Agency Pricing as a Tool of Differentiation

By Tim Williams

Imagine three agencies presenting to a prospective client.  The client has provided all three agencies with a list of guidelines for the presentation, which includes explicit instructions to outline the agency’s proposed compensation approach, including hourly rates, expected hours, and staffing plans.

Agency A dutifully complies with the request and, toward the end of their presentation, shows a schedule of their hourly rates and a detailed spreadsheet indicating how many people would devote what percent of their time to the business, resulting in an estimated number of hours.

Agency B does almost exactly the same thing.  It is, after all, what the client asked for.

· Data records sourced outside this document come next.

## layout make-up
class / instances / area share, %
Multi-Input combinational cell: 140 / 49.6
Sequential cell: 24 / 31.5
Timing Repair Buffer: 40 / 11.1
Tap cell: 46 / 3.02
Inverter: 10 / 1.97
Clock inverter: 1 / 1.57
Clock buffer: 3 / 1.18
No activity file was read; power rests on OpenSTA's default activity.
`src/rtl/led_seq_ctrl.sv`:
```
// led_seq_ctrl: input conditioning and sequencing for the LED pattern datapath.
// Buttons and switches are synchronized, buttons are debounced and turned into
// single-cycle rising-edge events. Those events step the pattern-mode FSM and
// load the colour register. A programmable divider produces the step tick.
//
// o_valid is a one-cycle strobe with no ready/back-pressure: the pattern engines
// must advance exactly once for every cycle in which o_valid is high.
module led_seq_ctrl #(
    parameter int NB_BTN          = 4,
    parameter int NB_SW           = 4,
    parameter int NB_DEBOUNCE     = 20,
    parameter int DEBOUNCE_CYCLES = 1000000,
    parameter int NB_COUNTER      = 32,
    parameter int BASE_PERIOD     = 1000000
) (
    input  logic              clock,
    input  logic              i_reset,
    input  logic [NB_BTN-1:0] i_btn,
    input  logic [NB_SW-1:0]  i_sw,
    output logic              o_valid,
    output logic [1:0]        o_mode,
    output logic [1:0]        o_color,
    output logic              o_reverse,
    output logic              o_clear,
    output logic [NB_BTN-1:0] o_btn_pulse
);

    typedef enum logic [1:0] {
        MODE_FLASH  = 2'b00,
        MODE_SHIFT  = 2'b01,
        MODE_SHIFT2 = 2'b10
    } mode_e;

    localparam logic [NB_DEBOUNCE-1:0] DB_LAST  = NB_DEBOUNCE'(DEBOUNCE_CYCLES - 1);
    localparam logic [NB_DEBOUNCE-1:0] DB_ONE   = NB_DEBOUNCE'(1);
    localparam logic [NB_COUNTER-1:0]  TICK_BASE = NB_COUNTER'(BASE_PERIOD);
    localparam logic [NB_COUNTER-1:0]  TICK_ONE  = NB_COUNTER'(1);

    logic [NB_BTN-1:0]      btn_meta;
    logic [NB_BTN-1:0]      btn_sync;
    logic [NB_SW-1:0]       sw_meta;
    logic [NB_SW-1:0]       sw_sync;
    logic [NB_DEBOUNCE-1:0] db_cnt [NB_BTN];
    logic [NB_BTN-1:0]      btn_stable;
    logic [NB_BTN-1:0]      btn_stable_d;
    mode_e                  mode_q;
    mode_e                  mode_d;
    logic [1:0]             color_q;
    logic [1:0]             color_d;
    logic                   clear_q;
    logic                   rev_q;
    logic [2:0]             sel_prev;
    logic                   sel_chg;
    logic [NB_COUNTER-1:0]  period_last;
    logic [NB_COUNTER-1:0]  cnt_tick;

    // Two-flop synchronizers for the asynchronous buttons and switches.
    always_ff @(posedge clock or negedge i_reset) begin
        if (!i_reset) begin
            btn_meta <= '0;
            btn_sync <= '0;
            sw_meta  <= '0;
            sw_sync  <= '0;
        end else begin
            btn_meta <= i_btn;
            btn_sync <= btn_meta;
            sw_meta  <= i_sw;
            sw_sync  <= sw_meta;
        end
    end

    // Per-button debounce: a new level is accepted only after it has been seen
    // for DEBOUNCE_CYCLES consecutive synchronized cycles.
    always_ff @(posedge clock or negedge i_reset) begin
        if (!i_reset) begin
            btn_stable <= '0;
            for (int i = 0; i < NB_BTN; i++) begin
                db_cnt[i] <= '0;
            end
        end else begin
            for (int i = 0; i < NB_BTN; i++) begin
                if (btn_sync[i] == btn_stable[i]) begin
                    db_cnt[i] <= '0;
                end else if (db_cnt[i] == DB_LAST) begin
                    btn_stable[i] <= btn_sync[i];
                    db_cnt[i]     <= '0;
                end else begin
                    db_cnt[i] <= db_cnt[i] + DB_ONE;
                end
            end
        end
    end

    // Registered rising-edge events of the debounced buttons; release is silent.
    always_ff @(posedge clock or negedge i_reset) begin
        if (!i_reset) begin
            btn_stable_d <= '0;
            o_btn_pulse  <= '0;
        end else begin
            btn_stable_d <= btn_stable;
            o_btn_pulse  <= btn_stable & ~btn_stable_d;
        end
    end

    // Mode/colour registers; o_clear marks the first cycle of a new mode.
    always_ff @(posedge clock or negedge i_reset) begin
        if (!i_reset) begin
            mode_q  <= MODE_FLASH;
            color_q <= 2'b00;
            clear_q <= 1'b0;
            rev_q   <= 1'b0;
        end else begin
            mode_q  <= mode_d;
            color_q <= color_d;
            clear_q <= o_btn_pulse[0];
            rev_q   <= sw_sync[3];
        end
    end

    // Next mode on a mode event (FLASH->SHIFT->SHIFT2->FLASH); lowest colour
    // button wins when several colour events coincide.
    always_comb begin
        mode_d  = mode_q;
        color_d = color_q;
        if (o_btn_pulse[0]) begin
            case (mode_q)
                MODE_FLASH: mode_d = MODE_SHIFT;
                MODE_SHIFT: mode_d = MODE_SHIFT2;
                default:    mode_d = MODE_FLASH;
            endcase
        end
        if (o_btn_pulse[1]) begin
            color_d = 2'b00;
        end else if (o_btn_pulse[2]) begin
            color_d = 2'b01;
        end else if (o_btn_pulse[3]) begin
            color_d = 2'b10;
        end
    end

    // Tick period from the speed switches; a speed change suppresses the tick.
    always_comb begin
        period_last = (TICK_BASE << sw_sync[2:0]) - TICK_ONE;
        sel_chg     = (sw_sync[2:0] != sel_prev);
        o_valid     = (cnt_tick == period_last) && !sel_chg;
    end

    // Tick counter: restarts on a speed change or a mode event, else wraps.
    always_ff @(posedge clock or negedge i_reset) begin
        if (!i_reset) begin
            sel_prev <= 3'b000;
            cnt_tick <= '0;
        end else begin
            sel_prev <= sw_sync[2:0];
            if (sel_chg || o_btn_pulse[0]) begin
                cnt_tick <= '0;
            end else if (cnt_tick == period_last) begin
                cnt_tick <= '0;
            end else begin
                cnt_tick <= cnt_tick + TICK_ONE;
            end
        end
    end

    assign o_mode    = mode_q;
    assign o_color   = color_q;
    assign o_clear   = clear_q;
    assign o_reverse = rev_q;

endmodule

```
[config.mk]
export PLATFORM = sky130hd
export DESIGN_NAME = approx_mac_pipe
export DESIGN_NICKNAME = d
export VERILOG_FILES = /design/src/rtl/approx_mac_pipe.sv
export SDC_FILE = /design/constraint.sdc
export NUM_CORES = 1
export LEC_CHECK = 0
export CAP_MARGIN = 40
export CORE_ASPECT_RATIO = 0.8
export CORE_UTILIZATION = 34
export CTS_CLUSTER_SIZE = 25
export DETAILED_ROUTE_END_ITERATION = 6
export GPL_TIMING_DRIVEN = 0
export HOLD_SLACK_MARGIN = 0.15
export SLEW_MARGIN = 0
export SYNTH_ARGS = -nofsm -noshare
export SYNTH_HDL_FRONTEND = slang
export SYNTH_SLANG_ARGS = --single-unit
[constraint.sdc]
create_clock -name clk -period 23.2 [get_ports clk]
set_input_delay 6.96 -clock clk [delete_from_list [all_inputs] [get_ports clk]]
set_output_delay 6.96 -clock clk [all_outputs]
set_load 0.02 [all_outputs]
[src/rtl/approx_mac_pipe.sv]
// Three-stage pipelined approximate multiply-accumulate with valid/ready handshake.
// Low partial-product columns are dropped before summation to trade accuracy for area.
module approx_mac_pipe #(
    parameter int WIDTH       = 16,
    parameter int ACC_WIDTH   = 40,
    parameter int APPROX_COLS = 12
) (
    input  logic                 clk,
    input  logic                 rst,
    input  logic                 in_valid,
    output logic                 in_ready,
    input  logic [WIDTH-1:0]     a,
    input  logic [WIDTH-1:0]     b,
    input  logic [ACC_WIDTH-1:0] c,
    input  logic [1:0]           mode,
    output logic                 out_valid,
    input  logic                 out_ready,
    output logic [ACC_WIDTH-1:0] r,
    output logic                 ovf
);

    localparam int PW = 2 * WIDTH;
    localparam logic [PW-1:0] KEEP_MASK = {PW{1'b1}} << APPROX_COLS;

    typedef enum logic [1:0] {
        MODE_MAD     = 2'b00,
        MODE_ACC     = 2'b01,
        MODE_LOAD    = 2'b10,
        MODE_MAD_ALT = 2'b11
    } mode_t;

    logic                 en;
    logic                 s1_valid;
    logic [WIDTH-1:0]     s1_a;
    logic [WIDTH-1:0]     s1_b;
    logic [ACC_WIDTH-1:0] s1_c;
    mode_t                s1_mode;
    logic                 s2_valid;
    logic [PW-1:0]        s2_p;
    logic [ACC_WIDTH-1:0] s2_c;
    mode_t                s2_mode;
    logic [ACC_WIDTH-1:0] acc;
    logic [PW-1:0]        prod;
    logic [PW-1:0]        row;
    logic [ACC_WIDTH-1:0] opnd;
    logic [ACC_WIDTH:0]   sum;

    // A single global enable stalls every stage whenever the output is held.
    assign en       = !out_valid || out_ready;
    assign in_ready = en;

    // Each row of the partial-product array is masked so only columns at or
    // above APPROX_COLS contribute; the kept bits are then summed exactly.
    always_comb begin
        prod = '0;
        row  = '0;
        for (int i = 0; i < WIDTH; i++) begin
            row = '0;
            if (s1_b[i]) begin
                row = PW'(s1_a) << i;
            end
            prod = prod + (row & KEEP_MASK);
        end
    end

    always_comb begin
        opnd = (s2_mode == MODE_ACC) ? acc : s2_c;
        sum  = {1'b0, opnd} + {1'b0, ACC_WIDTH'(s2_p)};
    end

    // Data registers carry no reset; only valid bits, acc and the result are cleared.
    always_ff @(posedge clk) begin
        if (rst) begin
            s1_valid  <= 1'b0;
            s2_valid  <= 1'b0;
            out_valid <= 1'b0;
            acc       <= '0;
            r         <= '0;
            ovf       <= 1'b0;
        end else if (en) begin
            s1_valid  <= in_valid;
            s1_a      <= a;
            s1_b      <= b;
            s1_c      <= c;
            s1_mode   <= mode_t'(mode);
            s2_valid  <= s1_valid;
            s2_p      <= prod;
            s2_c      <= s1_c;
            s2_mode   <= s1_mode;
            out_valid <= s2_valid;
            if (s2_valid) begin
                r   <= sum[ACC_WIDTH-1:0];
                ovf <= sum[ACC_WIDTH];
                if (s2_mode == MODE_ACC || s2_mode == MODE_LOAD) begin
                    acc <= sum[ACC_WIDTH-1:0];
                end
            end
        end
    end

endmodule

==> results.sh <==
export IMPL_status="completed"
export IMPL_path_clk_slew_ns=0.06
export IMPL_hold_path_class="reg -> reg"
export IMPL_vias=10170
export IMPL_critPathSlowestCell="clkdlybuf4s50_1"
export IMPL_ys_seq_elements=220
export IMPL_finalHoldViolCount=0
export IMPL_dr_pass1_iters=5
export IMPL_rsz0062_at_grt="false"
export IMPL_fin_skew_ns=0.03300
export IMPL_final_nets=1794
export IMPL_fill_cells=4011
export IMPL_yosysWarnings=0
export IMPL_die_area_um2=43550
export IMPL_fmax_mhz=64.88
export IMPL_ant_nets=0
export IMPL_period_needed_ns=15.41
export IMPL_ir_drop_mv=0.1203
export IMPL_root_buffer="clkbuf_16"
export IMPL_portBuffers=120
export IMPL_yosys_top_cells_area="edfxtp_1 28%, fa_1 19%, dfxtp_1 12%"
export IMPL_grt_start_max_net_pins=33
export IMPL_synth_fa_ha_area_frac=0.2676
export IMPL_intPower_uw=1267
export IMPL_synth_seq_area_share=0.3970
export IMPL_ctsHoldBuffers=0
export IMPL_yosysTopAreaCell="edfxtp_1"
export IMPL_die_w_um=233.1
export IMPL_route_detailed_drc=0
export IMPL_power_share_combinational=0.564
export IMPL_final_setup_tns_ns=0
export IMPL_p_per_area_nw_per_um2=124.8
export IMPL_synth_top_family_by_area="adder cells"
export IMPL_area_growth_pct=19.51
export IMPL_ios=121
export IMPL_synthFlopType="edfxtp_1"
export IMPL_synthXorXnorAreaFrac=0.01870
export IMPL_hold_ws_ns=0.4068
export IMPL_netlist_instances=1338
export IMPL_wirelength_um=35740
export IMPL_drv_cap=0
export IMPL_drv_slew=0
export IMPL_post_cts_resized=0
export IMPL_max_slew_margin_rel=0.4888
export IMPL_async_flop_share=0
export IMPL_pwr_share_clk=0.184
export IMPL_dp_slack_ns=7.770
export IMPL_clock_latency_ns=0.56
export IMPL_gp_congestion=0.8771
export IMPL_wire_per_inst_um=17.34
export IMPL_cts_made_buffers=25
export IMPL_cts_tree="built"
export IMPL_switching_share=0.4148
export IMPL_synthDistinctLibCells=67
export IMPL_synth_simple_area_share=0.1416
export IMPL_grt_pass1_vias=10220
export IMPL_grt_use_total=0.1646
export IMPL_fin_crit_sh=0.6643
export IMPL_cpPeakStageDelay_ns=0.67
export IMPL_viasPerCell=4.932
export IMPL_switchingPower_uw=898.3
export IMPL_dpl_cell_count=2015
export IMPL_worstPathRequired_ns=16.24
export IMPL_synth_edf_count=136
export IMPL_worstPathMaxFanout=8
export IMPL_rows=67
export IMPL_synth_top_area_share=0.2812
export IMPL_cts_setup_buffers=0
export IMPL_avgSynthCellArea_um2=10.85
export IMPL_hpwl_um=28330
export IMPL_power_leakage_uw=0.007029
export IMPL_overflow=0
export IMPL_start_util=0.3458
export IMPL_instances_no_fill=2061
export IMPL_path_cells="clkdlybuf4s50_1 > nand2b_1 > clkbuf_1 > clkdlybuf4s50_1"
export IMPL_htree_levels=1
export IMPL_syn_num_nets=1642
export IMPL_antenna_cells=0
export IMPL_cts_path_max_buffers=3
export IMPL_die_y_um=186.8
export IMPL_antenna_found_initial=0
export IMPL_seq_power_share=0.252
export IMPL_synthMuxAreaShare=0.03050
export IMPL_start_kind="input port"
export IMPL_finalSetupViolCount=0
export IMPL_cp_end_kind="output pin"
export IMPL_arrival_ns=8.45
export IMPL_fin_util=0.4132
export IMPL_cpMostUsedCell="clkdlybuf4s50_1"
export IMPL_drt_iter0_drc=658
export IMPL_drive_gt1_frac=0.05500
export IMPL_worstMarginPinSlew_ns=0.7668
export IMPL_core_um2=42000
export IMPL_synth_area_um2=14520
export IMPL_crit_type="in -> out"
export IMPL_cts_sinks=220
export IMPL_synth_compound_area_frac=0.08961
export IMPL_final_setup_worst_slack_ns=7.788
export IMPL_grt_pass1_wl_um=56350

When Agency C presents, here’s how they handle the question:

“Unlike other agencies, we don’t believe we sell time; we sell intellectual capital and business results.  In fact, we believe the traditional ways agencies charge works against the best interests of both the agency and the client.  Hours and timesheets are focused on efficiency, and we don’t believe you’re buying efficiency – you’re buying effectiveness.

“Because we don’t bill by the hour, we don’t have hourly rates. In fact, we don’t even have timesheets, because timesheets only serve to point us in the wrong direction. We trade the time that would have otherwise been spent on tracking our internal costs and instead invest it in tracking the external results we create for your brand.

“We realize that this is quite different from the way you’re used to working with other agencies. But we believe strongly that agencies and clients need a new and different way of working together – one that aligns the economic interests of both organizations.”

If you were the client, which agency is going to stand out?  Which agency is truly different instead of justsaying they’re different?  The more ways you can be different – in relevant ways – the more you look like a premium organization and the less you look like a commodity.

Expect to be surprised

The CFO of a large marketing organization once told me the story of sending an RFP to three agencies.  Two of the three agencies were units of large multinational agency networks.  The third was a small independent agency that had established a reputation for non-traditional ways of thinking and working.  Included in the RFP was a section asking for hourly rates, projected FTE’s, etc.  Here’s what the client reported about his experience:

“I could pretty much predict how the two large traditional agencies were going to respond; they did exactly what I asked for and did exactly what I expected, including pages and pages of spreadsheets and hours forecasts.  The small independent agency responded in a different way to almost every section in the RFP.  They gave none of the expected answers, and engaged in none of expected agency hyperbole.

“When it came to the section on compensation, they courteously informed us that they couldn’t – and wouldn’t – quote hourly rates because they simply don’t believe in being paid by the hour. They quite convincingly made the argument that they are not in the business of selling time. We couldn’t resist awarding the assignment to this courageously different agency. Their unique approach was just too hard to resist.”

You preach differentiation to your clients.  You urge them to make their brand unique and different in as many ways as possible.  You help them muster the courage to take risks.  Isn’t it worth doing the same for your own brand?  Well, isn’t it?